The other day, I called Thomas Andres, a researcher at the New York Botanical Garden, with a clear agenda. What advice, I asked, do you have when it comes to pumpkin carving? Do you have any tricks up your sleeve to keep jack o’lanterns in good condition through Halloween?
Andres is a cucurbitologist. Translation: He is a pumpkin expert. And, in the first five minutes of speaking with him, the man had me convinced that the pumpkin is a work of art, even before you get to the carving.
Cucurbitaceae is the family of gourds, pumpkins, watermelons and cucumbers, explained Andres, and within that family is the genus Cucurbita, his expertise. All of the pumpkins we display on our doorsteps at Halloween are from this genus, and most of them are one species. “The typical jack o’lantern is Cucurbita pepo,” he says.
Squash breeders have cultivated five species, Cucurbita pepo included, to fit our notions of the perfect pumpkin. “They have bred for the thickness of the fruit stem. Wild pumpkins are very spiny plants. So, they have tried to breed out and get rid of the spinyness,” says Andres. Cultivators also select for a bright orange fruit and nice, dark green stems. “That seems to attract people,” he says.
When Andres carves pumpkins, he personally does not take any measures to prevent them from rotting. “It gives them character,” he says. That said, if you’d like to keep your jack o’lantern from slumping and growing a little fur, he does have a few tips:
1. First and foremost, pick a pumpkin that is hard.

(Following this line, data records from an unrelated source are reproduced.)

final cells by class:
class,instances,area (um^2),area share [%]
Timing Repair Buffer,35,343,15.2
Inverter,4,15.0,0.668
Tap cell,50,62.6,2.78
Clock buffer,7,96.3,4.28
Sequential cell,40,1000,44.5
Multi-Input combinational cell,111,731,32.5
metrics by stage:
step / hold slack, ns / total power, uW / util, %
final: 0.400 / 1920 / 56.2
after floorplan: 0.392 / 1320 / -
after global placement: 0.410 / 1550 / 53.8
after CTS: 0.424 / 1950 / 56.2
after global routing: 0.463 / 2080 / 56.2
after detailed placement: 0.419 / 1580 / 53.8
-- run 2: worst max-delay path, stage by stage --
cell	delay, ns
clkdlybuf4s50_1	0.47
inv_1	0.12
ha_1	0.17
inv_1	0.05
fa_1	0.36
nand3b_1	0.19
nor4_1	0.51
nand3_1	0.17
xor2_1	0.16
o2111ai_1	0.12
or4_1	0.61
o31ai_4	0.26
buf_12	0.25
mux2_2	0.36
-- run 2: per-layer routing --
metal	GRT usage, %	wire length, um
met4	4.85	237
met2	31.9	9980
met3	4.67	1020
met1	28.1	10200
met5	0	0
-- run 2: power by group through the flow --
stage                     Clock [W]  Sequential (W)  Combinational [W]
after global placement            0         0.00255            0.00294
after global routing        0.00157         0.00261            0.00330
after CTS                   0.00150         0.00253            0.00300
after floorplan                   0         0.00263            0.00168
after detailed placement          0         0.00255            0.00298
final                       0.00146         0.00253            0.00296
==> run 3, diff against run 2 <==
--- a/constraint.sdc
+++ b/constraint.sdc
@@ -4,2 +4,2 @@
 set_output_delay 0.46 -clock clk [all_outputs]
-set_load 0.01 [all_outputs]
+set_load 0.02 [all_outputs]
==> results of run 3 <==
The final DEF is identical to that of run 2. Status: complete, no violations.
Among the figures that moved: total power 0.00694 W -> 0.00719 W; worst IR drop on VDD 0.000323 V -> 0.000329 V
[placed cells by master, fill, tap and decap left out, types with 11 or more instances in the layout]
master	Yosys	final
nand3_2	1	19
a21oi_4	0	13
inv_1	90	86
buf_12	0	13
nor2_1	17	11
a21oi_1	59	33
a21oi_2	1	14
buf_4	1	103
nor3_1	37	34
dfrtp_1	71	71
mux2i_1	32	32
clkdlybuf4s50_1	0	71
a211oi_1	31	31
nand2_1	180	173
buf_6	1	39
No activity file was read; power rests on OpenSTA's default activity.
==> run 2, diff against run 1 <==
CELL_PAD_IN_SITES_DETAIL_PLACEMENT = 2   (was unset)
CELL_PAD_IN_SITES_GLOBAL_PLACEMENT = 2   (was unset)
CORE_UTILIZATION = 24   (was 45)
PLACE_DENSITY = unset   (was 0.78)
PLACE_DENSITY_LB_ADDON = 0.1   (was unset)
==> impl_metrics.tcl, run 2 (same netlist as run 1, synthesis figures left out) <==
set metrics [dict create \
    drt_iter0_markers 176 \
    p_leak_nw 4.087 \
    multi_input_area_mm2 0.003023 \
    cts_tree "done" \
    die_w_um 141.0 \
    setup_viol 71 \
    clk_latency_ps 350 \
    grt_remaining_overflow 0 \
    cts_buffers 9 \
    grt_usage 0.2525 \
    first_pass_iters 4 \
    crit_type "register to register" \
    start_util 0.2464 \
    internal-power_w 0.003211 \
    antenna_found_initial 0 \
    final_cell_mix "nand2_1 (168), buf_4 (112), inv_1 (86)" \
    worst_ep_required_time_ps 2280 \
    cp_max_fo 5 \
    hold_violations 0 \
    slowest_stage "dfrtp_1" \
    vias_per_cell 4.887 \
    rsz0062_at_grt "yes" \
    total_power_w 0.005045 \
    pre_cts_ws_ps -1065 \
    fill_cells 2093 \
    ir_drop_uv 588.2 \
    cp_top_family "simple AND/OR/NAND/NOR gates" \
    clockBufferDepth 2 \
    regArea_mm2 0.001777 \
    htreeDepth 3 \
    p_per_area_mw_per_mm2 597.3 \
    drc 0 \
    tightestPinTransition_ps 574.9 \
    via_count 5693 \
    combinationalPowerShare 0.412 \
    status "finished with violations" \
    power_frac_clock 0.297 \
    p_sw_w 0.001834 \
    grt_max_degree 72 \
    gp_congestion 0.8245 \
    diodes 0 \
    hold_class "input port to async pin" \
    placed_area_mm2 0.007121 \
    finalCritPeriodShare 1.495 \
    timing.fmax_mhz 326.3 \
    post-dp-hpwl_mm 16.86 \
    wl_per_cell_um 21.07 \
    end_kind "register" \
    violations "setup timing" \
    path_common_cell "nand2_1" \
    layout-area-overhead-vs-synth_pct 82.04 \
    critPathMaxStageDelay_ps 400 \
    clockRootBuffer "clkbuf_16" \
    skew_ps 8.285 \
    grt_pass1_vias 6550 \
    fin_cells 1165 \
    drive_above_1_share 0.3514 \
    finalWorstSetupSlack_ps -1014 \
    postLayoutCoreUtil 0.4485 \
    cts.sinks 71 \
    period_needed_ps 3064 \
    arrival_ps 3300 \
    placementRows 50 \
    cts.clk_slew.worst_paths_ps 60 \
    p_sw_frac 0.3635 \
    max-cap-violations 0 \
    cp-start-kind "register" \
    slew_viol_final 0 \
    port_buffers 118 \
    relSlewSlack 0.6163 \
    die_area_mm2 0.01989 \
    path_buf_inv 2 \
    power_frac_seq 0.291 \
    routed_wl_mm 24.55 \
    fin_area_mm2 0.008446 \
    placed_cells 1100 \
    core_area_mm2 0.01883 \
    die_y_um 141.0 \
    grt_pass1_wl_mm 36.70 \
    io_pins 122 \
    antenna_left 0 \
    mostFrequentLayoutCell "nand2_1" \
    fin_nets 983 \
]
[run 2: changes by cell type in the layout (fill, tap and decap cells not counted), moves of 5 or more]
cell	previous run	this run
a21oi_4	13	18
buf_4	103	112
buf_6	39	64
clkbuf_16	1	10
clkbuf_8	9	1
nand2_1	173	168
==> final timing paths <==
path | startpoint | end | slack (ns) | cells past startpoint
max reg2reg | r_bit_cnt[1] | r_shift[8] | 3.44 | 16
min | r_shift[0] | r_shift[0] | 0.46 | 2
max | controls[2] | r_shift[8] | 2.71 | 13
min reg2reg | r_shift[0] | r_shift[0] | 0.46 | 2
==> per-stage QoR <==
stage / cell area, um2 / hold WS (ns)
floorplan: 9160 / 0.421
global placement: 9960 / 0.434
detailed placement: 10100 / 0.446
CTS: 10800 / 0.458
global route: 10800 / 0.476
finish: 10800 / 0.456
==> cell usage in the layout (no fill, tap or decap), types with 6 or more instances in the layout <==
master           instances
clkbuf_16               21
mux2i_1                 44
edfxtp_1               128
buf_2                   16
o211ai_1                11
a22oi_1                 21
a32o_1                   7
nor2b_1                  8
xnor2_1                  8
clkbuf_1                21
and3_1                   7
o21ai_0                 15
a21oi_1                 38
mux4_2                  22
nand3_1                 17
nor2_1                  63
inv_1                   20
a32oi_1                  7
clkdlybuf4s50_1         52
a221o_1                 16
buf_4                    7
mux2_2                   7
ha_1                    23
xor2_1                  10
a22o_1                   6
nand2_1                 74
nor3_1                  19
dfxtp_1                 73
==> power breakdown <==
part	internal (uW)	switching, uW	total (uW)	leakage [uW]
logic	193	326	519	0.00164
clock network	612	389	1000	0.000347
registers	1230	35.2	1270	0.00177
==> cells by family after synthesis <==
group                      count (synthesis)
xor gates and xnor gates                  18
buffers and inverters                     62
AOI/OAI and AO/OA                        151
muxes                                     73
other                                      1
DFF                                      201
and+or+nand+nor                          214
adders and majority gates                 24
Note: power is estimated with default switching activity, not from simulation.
### config.mk
export PLATFORM = sky130hd
export DESIGN_NAME = multicycle_control_unit
export DESIGN_NICKNAME = d
export VERILOG_FILES = /design/src/rtl/multicycle_control_unit.sv
export SDC_FILE = /design/constraint.sdc
export NUM_CORES = 1
export LEC_CHECK = 0
export ABC_AREA = 1
export ABC_CLOCK_PERIOD_IN_PS = 2300
export CORE_UTILIZATION = 45
export CTS_BUF_LIST = sky130_fd_sc_hd__clkbuf_16
export DETAILED_ROUTE_END_ITERATION = 6
export MAX_ROUTING_LAYER = met4
export PLACE_DENSITY = 0.75
export SLEW_MARGIN = 5
export SYNTH_ARGS = -nofsm -noshare
export SYNTH_HDL_FRONTEND = slang
export SYNTH_SLANG_ARGS = --single-unit
### constraint.sdc
create_clock -name clk -period 2.3 [get_ports clk]
set_clock_uncertainty 0.05 [all_clocks]
set_input_delay 0.345 -clock clk [delete_from_list [all_inputs] [get_ports clk]]
set_output_delay 0.345 -clock clk [all_outputs]
set_load 0.005 [all_outputs]
File: config.mk
export PLATFORM = sky130hd
export DESIGN_NAME = uart_fifo_ctrl
export DESIGN_NICKNAME = d
export VERILOG_FILES = /design/src/rtl/uart_fifo_ctrl.sv
export SDC_FILE = /design/constraint.sdc
export NUM_CORES = 1
export LEC_CHECK = 0
export CAP_MARGIN = 25
export CORE_UTILIZATION = 60
export CTS_BUF_LIST = sky130_fd_sc_hd__clkbuf_8 sky130_fd_sc_hd__clkbuf_16
export DETAILED_ROUTE_END_ITERATION = 10
export GPL_ROUTABILITY_DRIVEN = 0
export PLACE_DENSITY_LB_ADDON = 0.1
export RECOVER_POWER = 100
export REMOVE_ABC_BUFFERS = 1
export SETUP_SLACK_MARGIN = 0.1
export SLEW_MARGIN = 15
export SYNTH_ARGS = -nofsm -noshare
export SYNTH_HDL_FRONTEND = slang
export SYNTH_SLANG_ARGS = --single-unit
File: constraint.sdc
create_clock -name clk -period 7.4 [get_ports clk]
set_clock_uncertainty 0.05 [all_clocks]
set_input_delay 1.48 -clock clk [delete_from_list [all_inputs] [get_ports clk]]
set_output_delay 1.48 -clock clk [all_outputs]
set_load 0.01 [all_outputs]
`src/rtl/ex_ctrl_flags_reg.sv`:
```
`default_nettype none
// ============================================================================
//  Module      : ex_ctrl_flags_reg
//  Description : Decode->Execute control pipeline register plus the
//                architectural NZCV flags register. Stall holds both
//                registers; flush loads a bubble into the control register
//                only. The flags register closes the loop through the
//                E-stage condition logic (FlagsE out, FlagsD back in).
//  Options     : `define BUBBLE_CNT_EN adds a saturating bubble counter on
//                the BubbleCnt port.
//  Revision    : 1.0 - initial release
// ============================================================================
module ex_ctrl_flags_reg #(
  parameter logic [3:0] RESET_FLAGS = 4'b0000,
  parameter int         CNT_W       = 16
) (
  input  logic             clk,
  input  logic             reset_n,
  input  logic             StallE,
  input  logic             FlushE,
  input  logic [3:0]       CondD,
  input  logic [1:0]       FlagWriteD,
  input  logic             PCSrcD,
  input  logic             RegWriteD,
  input  logic             MemWriteD,
  input  logic             BranchD,
  input  logic [3:0]       FlagsD,
  output logic [3:0]       CondE,
  output logic [1:0]       FlagWriteE,
  output logic             PCSrcE,
  output logic             RegWriteE,
  output logic             MemWriteE,
  output logic             BranchE,
  output logic             ValidE,
  output logic [3:0]       FlagsE
`ifdef BUBBLE_CNT_EN
  ,
  output logic [CNT_W-1:0] BubbleCnt
`endif
);

  // A bubble uses AL rather than the reserved 1111 encoding so that the
  // downstream condition check always sees a defined condition.
  localparam logic [3:0] C_COND_BUBBLE = 4'b1110;

  logic [3:0] cond_q,      cond_d;
  logic [1:0] flagwrite_q, flagwrite_d;
  logic       pcsrc_q,     pcsrc_d;
  logic       regwrite_q,  regwrite_d;
  logic       memwrite_q,  memwrite_d;
  logic       branch_q,    branch_d;
  logic       valid_q,     valid_d;
  logic [3:0] flags_q,     flags_d;

  // Control next-state: flush (bubble) beats stall (hold) beats load.
  always_comb begin
    cond_d      = cond_q;
    flagwrite_d = flagwrite_q;
    pcsrc_d     = pcsrc_q;
    regwrite_d  = regwrite_q;
    memwrite_d  = memwrite_q;
    branch_d    = branch_q;
    valid_d     = valid_q;
    if (FlushE) begin
      cond_d      = C_COND_BUBBLE;
      flagwrite_d = 2'b00;
      pcsrc_d     = 1'b0;
      regwrite_d  = 1'b0;
      memwrite_d  = 1'b0;
      branch_d    = 1'b0;
      valid_d     = 1'b0;
    end else if (!StallE) begin
      cond_d      = CondD;
      flagwrite_d = FlagWriteD;
      pcsrc_d     = PCSrcD;
      regwrite_d  = RegWriteD;
      memwrite_d  = MemWriteD;
      branch_d    = BranchD;
      valid_d     = 1'b1;
    end
  end

  // Flags next-state: only a stall holds; the instruction leaving E on a
  // flush still commits its flags. A bubble has FlagWriteE=0 so the
  // condition logic returns FlagsD==FlagsE and nothing changes.
  always_comb begin
    flags_d = flags_q;
    if (!StallE) begin
      flags_d = FlagsD;
    end
  end

  // Control pipeline register with asynchronous reset to the bubble state.
  always_ff @(posedge clk or negedge reset_n) begin
    if (!reset_n) begin
      cond_q      <= C_COND_BUBBLE;
      flagwrite_q <= 2'b00;
      pcsrc_q     <= 1'b0;
      regwrite_q  <= 1'b0;
      memwrite_q  <= 1'b0;
      branch_q    <= 1'b0;
      valid_q     <= 1'b0;
    end else begin
      cond_q      <= cond_d;
      flagwrite_q <= flagwrite_d;
      pcsrc_q     <= pcsrc_d;
      regwrite_q  <= regwrite_d;
      memwrite_q  <= memwrite_d;
      branch_q    <= branch_d;
      valid_q     <= valid_d;
    end
  end

  // Architectural NZCV register.
  always_ff @(posedge clk or negedge reset_n) begin
    if (!reset_n) begin
      flags_q <= RESET_FLAGS;
    end else begin
      flags_q <= flags_d;
    end
  end

  assign CondE      = cond_q;
  assign FlagWriteE = flagwrite_q;
  assign PCSrcE     = pcsrc_q;
  assign RegWriteE  = regwrite_q;
  assign MemWriteE  = memwrite_q;
  assign BranchE    = branch_q;
  assign ValidE     = valid_q;
  assign FlagsE     = flags_q;

`ifdef BUBBLE_CNT_EN
  localparam logic [CNT_W-1:0] C_CNT_MAX = {CNT_W{1'b1}};

  logic [CNT_W-1:0] bubble_cnt_q, bubble_cnt_d;

  // Count flush edges regardless of stall, sticking at the maximum value.
  always_comb begin
    bubble_cnt_d = bubble_cnt_q;
    if (FlushE && (bubble_cnt_q != C_CNT_MAX)) begin
      bubble_cnt_d = bubble_cnt_q + 1'b1;
    end
  end

  // Bubble counter register; only reset clears it.
  always_ff @(posedge clk or negedge reset_n) begin
    if (!reset_n) begin
      bubble_cnt_q <= '0;
    end else begin
      bubble_cnt_q <= bubble_cnt_d;
    end
  end

  assign BubbleCnt = bubble_cnt_q;
`else
  // CNT_W only sizes the bubble counter; this tie-off keeps the parameter
  // referenced when the counter is not built.
  logic [CNT_W-1:0] unused_cnt_w;
  assign unused_cnt_w = '0;
`endif

endmodule
`default_nettype wire
```
`config.mk`:
```
export PLATFORM = sky130hd
export DESIGN_NAME = ex_ctrl_flags_reg
export DESIGN_NICKNAME = d
export VERILOG_FILES = /design/src/rtl/ex_ctrl_flags_reg.sv
export SDC_FILE = /design/constraint.sdc
export NUM_CORES = 1
export LEC_CHECK = 0
export BUFFER_PORTS_ARGS = -buffer_cell sky130_fd_sc_hd__buf_2
export CORE_MARGIN = 3
export CORE_UTILIZATION = 45
export CTS_BUF_LIST = sky130_fd_sc_hd__clkbuf_8 sky130_fd_sc_hd__clkbuf_16
export DETAILED_ROUTE_END_ITERATION = 12
export MAX_ROUTING_LAYER = met4
export PLACE_DENSITY_LB_ADDON = 0.25
export SLEW_MARGIN = 20
export SYNTH_ARGS = -nofsm -noshare
export SYNTH_HDL_FRONTEND = slang
export SYNTH_SLANG_ARGS = --single-unit
```
`constraint.sdc`:
```
create_clock -name clk -period 2.21 [get_ports clk]
set_clock_uncertainty 0.05 [all_clocks]
set_input_delay 0.1105 -clock clk [delete_from_list [all_inputs] [get_ports clk]]
set_output_delay 0.1105 -clock clk [all_outputs]
set_load 0.05 [all_outputs]
```
<file path="src/rtl/mult_share_arbiter_if.sv">
// Request/response bundle between client blocks and the shared multiplier.
// The master side issues operand requests and consumes products; the slave side is the arbiter.
interface mult_share_arbiter_if #(
  parameter int NUM_REQ = 4,
  parameter int WIDTH   = 8
);
  localparam int ID_W = (NUM_REQ > 1) ? $clog2(NUM_REQ) : 1;

  logic [NUM_REQ-1:0]       req_valid;
  logic [NUM_REQ-1:0]       req_ready;
  logic [NUM_REQ*WIDTH-1:0] req_num1;
  logic [NUM_REQ*WIDTH-1:0] req_num2;
  logic                     rsp_valid;
  logic                     rsp_ready;
  logic [ID_W-1:0]          rsp_id;
  logic [2*WIDTH-1:0]       rsp_product;
  logic                     busy;
  logic [15:0]              done_count;

  modport master (
    output req_valid, req_num1, req_num2, rsp_ready,
    input  req_ready, rsp_valid, rsp_id, rsp_product, busy, done_count
  );

  modport slave (
    input  req_valid, req_num1, req_num2, rsp_ready,
    output req_ready, rsp_valid, rsp_id, rsp_product, busy, done_count
  );
endinterface

</file>
<file path="src/rtl/mult_share_arbiter.sv">
// Round-robin arbiter sharing one WIDTHxWIDTH unsigned multiplier among NUM_REQ clients.
// Sequencer walks IDLE (grant) -> MUL (compute) -> HOLD (wait for consumer) -> IDLE.
module mult_share_arbiter #(
  parameter int NUM_REQ = 4,
  parameter int WIDTH   = 8
) (
  input  logic             clk,
  input  logic             rst,
  mult_share_arbiter_if.slave bus
);
  localparam int ID_W = (NUM_REQ > 1) ? $clog2(NUM_REQ) : 1;

  typedef enum logic [1:0] {
    S_IDLE = 2'd0,
    S_MUL  = 2'd1,
    S_HOLD = 2'd2
  } state_t;

  state_t              state_q, state_d;
  logic [ID_W-1:0]     ptr_q;
  logic [ID_W-1:0]     id_q;
  logic [WIDTH-1:0]    a_q, b_q;
  logic                rsp_valid_q;
  logic [ID_W-1:0]     rsp_id_q;
  logic [2*WIDTH-1:0]  rsp_product_q;
  logic [15:0]         done_count_q;

  logic                grant_found;
  logic [ID_W-1:0]     grant_idx;
  logic [ID_W-1:0]     cand;
  logic                do_grant;
  logic                rsp_fire;

  logic [WIDTH-1:0]    num1_arr [NUM_REQ];
  logic [WIDTH-1:0]    num2_arr [NUM_REQ];

  function automatic logic [ID_W-1:0] wrap_inc(input logic [ID_W-1:0] v);
    return (v == ID_W'(NUM_REQ - 1)) ? '0 : v + ID_W'(1);
  endfunction

  for (genvar i = 0; i < NUM_REQ; i++) begin : g_slice
    assign num1_arr[i] = bus.req_num1[i*WIDTH +: WIDTH];
    assign num2_arr[i] = bus.req_num2[i*WIDTH +: WIDTH];
  end

  // Search starts at ptr so the most recently served requester is checked last.
  always_comb begin
    // NOTE: every variable gets a default before any branch so no latch is inferred.
    grant_found = 1'b0;
    grant_idx   = '0;
    cand        = ptr_q;
    for (int k = 0; k < NUM_REQ; k++) begin
      if (!grant_found && bus.req_valid[cand]) begin
        grant_found = 1'b1;
        grant_idx   = cand;
      end
      cand = wrap_inc(cand);
    end
  end

  assign do_grant = (state_q == S_IDLE) && grant_found && !rst;
  assign rsp_fire = (state_q == S_HOLD) && bus.rsp_ready;

  always_comb begin
    state_d       = state_q;
    bus.req_ready = '0;
    unique case (state_q)
      S_IDLE: begin
        if (do_grant) begin
          bus.req_ready[grant_idx] = 1'b1;
          state_d                  = S_MUL;
        end
      end
      S_MUL:  state_d = S_HOLD;
      S_HOLD: if (bus.rsp_ready) state_d = S_IDLE;
      default: state_d = S_IDLE;
    endcase
  end

  always_ff @(posedge clk) begin
    // NOTE: sequential state uses non-blocking assignments so every register sees pre-edge values.
    if (rst) begin
      state_q <= S_IDLE;
    end else begin
      state_q <= state_d;
    end
  end

  // Datapath and bookkeeping; an op in flight at reset is dropped with no response.
  always_ff @(posedge clk) begin
    if (rst) begin
      ptr_q         <= '0;
      id_q          <= '0;
      a_q           <= '0;
      b_q           <= '0;
      rsp_valid_q   <= 1'b0;
      rsp_id_q      <= '0;
      rsp_product_q <= '0;
      done_count_q  <= '0;
    end else begin
      unique case (state_q)
        S_IDLE: begin
          if (grant_found) begin
            a_q   <= num1_arr[grant_idx];
            b_q   <= num2_arr[grant_idx];
            id_q  <= grant_idx;
            ptr_q <= wrap_inc(grant_idx);
          end
        end
        S_MUL: begin
          rsp_product_q <= {{WIDTH{1'b0}}, a_q} * {{WIDTH{1'b0}}, b_q};
          rsp_id_q      <= id_q;
          rsp_valid_q   <= 1'b1;
        end
        S_HOLD: begin
          if (rsp_fire) begin
            rsp_valid_q  <= 1'b0;
            done_count_q <= done_count_q + 16'd1;
          end
        end
        default: ;
      endcase
    end
  end

  assign bus.rsp_valid   = rsp_valid_q;
  assign bus.rsp_id      = rsp_id_q;
  assign bus.rsp_product = rsp_product_q;
  assign bus.busy        = (state_q != S_IDLE);
  assign bus.done_count  = done_count_q;

endmodule

</file>
<file path="src/flat_wrapper.sv">
// flat-port wrapper written by rule: the top's interface ports become plain ports
module mult_share_arbiter_flat 
#(
  parameter int NUM_REQ = 4,
  parameter int WIDTH   = 8
)
  (clk, rst, bus_req_valid, bus_req_num1, bus_req_num2, bus_rsp_ready, bus_req_ready, bus_rsp_valid, bus_rsp_id, bus_rsp_product, bus_busy, bus_done_count);
  mult_share_arbiter_if #(.NUM_REQ(NUM_REQ), .WIDTH(WIDTH)) bus_i ();
  input  logic clk;
  input  logic rst;
  input wire logic [$bits(bus_i.req_valid)-1:0] bus_req_valid;
  input wire logic [$bits(bus_i.req_num1)-1:0] bus_req_num1;
  input wire logic [$bits(bus_i.req_num2)-1:0] bus_req_num2;
  input wire logic [$bits(bus_i.rsp_ready)-1:0] bus_rsp_ready;
  output wire logic [$bits(bus_i.req_ready)-1:0] bus_req_ready;
  output wire logic [$bits(bus_i.rsp_valid)-1:0] bus_rsp_valid;
  output wire logic [$bits(bus_i.rsp_id)-1:0] bus_rsp_id;
  output wire logic [$bits(bus_i.rsp_product)-1:0] bus_rsp_product;
  output wire logic [$bits(bus_i.busy)-1:0] bus_busy;
  output wire logic [$bits(bus_i.done_count)-1:0] bus_done_count;
  assign bus_i.req_valid = bus_req_valid;
  assign bus_i.req_num1 = bus_req_num1;
  assign bus_i.req_num2 = bus_req_num2;
  assign bus_i.rsp_ready = bus_rsp_ready;
  assign bus_req_ready = bus_i.req_ready;
  assign bus_rsp_valid = bus_i.rsp_valid;
  assign bus_rsp_id = bus_i.rsp_id;
  assign bus_rsp_product = bus_i.rsp_product;
  assign bus_busy = bus_i.busy;
  assign bus_done_count = bus_i.done_count;
  mult_share_arbiter #(.NUM_REQ(NUM_REQ), .WIDTH(WIDTH)) u_core (.clk(clk), .rst(rst), .bus(bus_i));
endmodule
</file>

Also, make sure that it has no blemishes. “You don’t want them to have any frost damage,” says Andres. “You can tell that by looking at the fruit.” Watery dark spots on the top of the pumpkin are an indication of frost damage.
2. “You want to wait until the last moment before carving pumpkins,” says Andres, since they tend to rot within a week or so. “But once you carve them, there are a few tricks to making them last a little bit longer.” You can squirt lemon juice on the exterior of the pumpkin, for instance. Lemon juice, as you may know, prevents the browning of fruits, such as apples and avocados (and pumpkins!). The browning is a result of phenols and enzymes in the fruits reacting with oxygen, but acidic lemon juice blocks the enzymes and thereby inhibits the reaction. Vaseline or vegetable oil can also be applied to preserve the pumpkin once it is cut.
3. Spray the jack o’lantern with a bleach solution, to stave off fungus growth.
4. Keep the pumpkin away from freezing temperatures. If it freezes, the pumpkin will thaw and inevitably rot.
5. Temperatures from the upper 50s to lower 60s (in degrees Fahrenheit) are ideal. When outdoor temperatures stray too far from this, think about bringing your pumpkin indoors. “If you really have a prize-winning carving, and it is not too big a fruit, you could put it in the refrigerator when it is not on display,” says Andres.
Last weekend, master pumpkin carver Ray Villafane turned some massive pumpkins on display at the New York Botanical Garden into zombies. Staff are refrigerating some of the sculptures’ removable parts, at times, to keep the carvings fresh during the ten days they are on exhibition.
6. Keep the pumpkin away from extreme heat. “As nice as candles in jack o’lanterns are, they really do shorten the lifespan of the pumpkin since the heat from the flame ends up cooking the flesh,” says Andres. “A flickering lightbulb or glow-stick can be used instead.”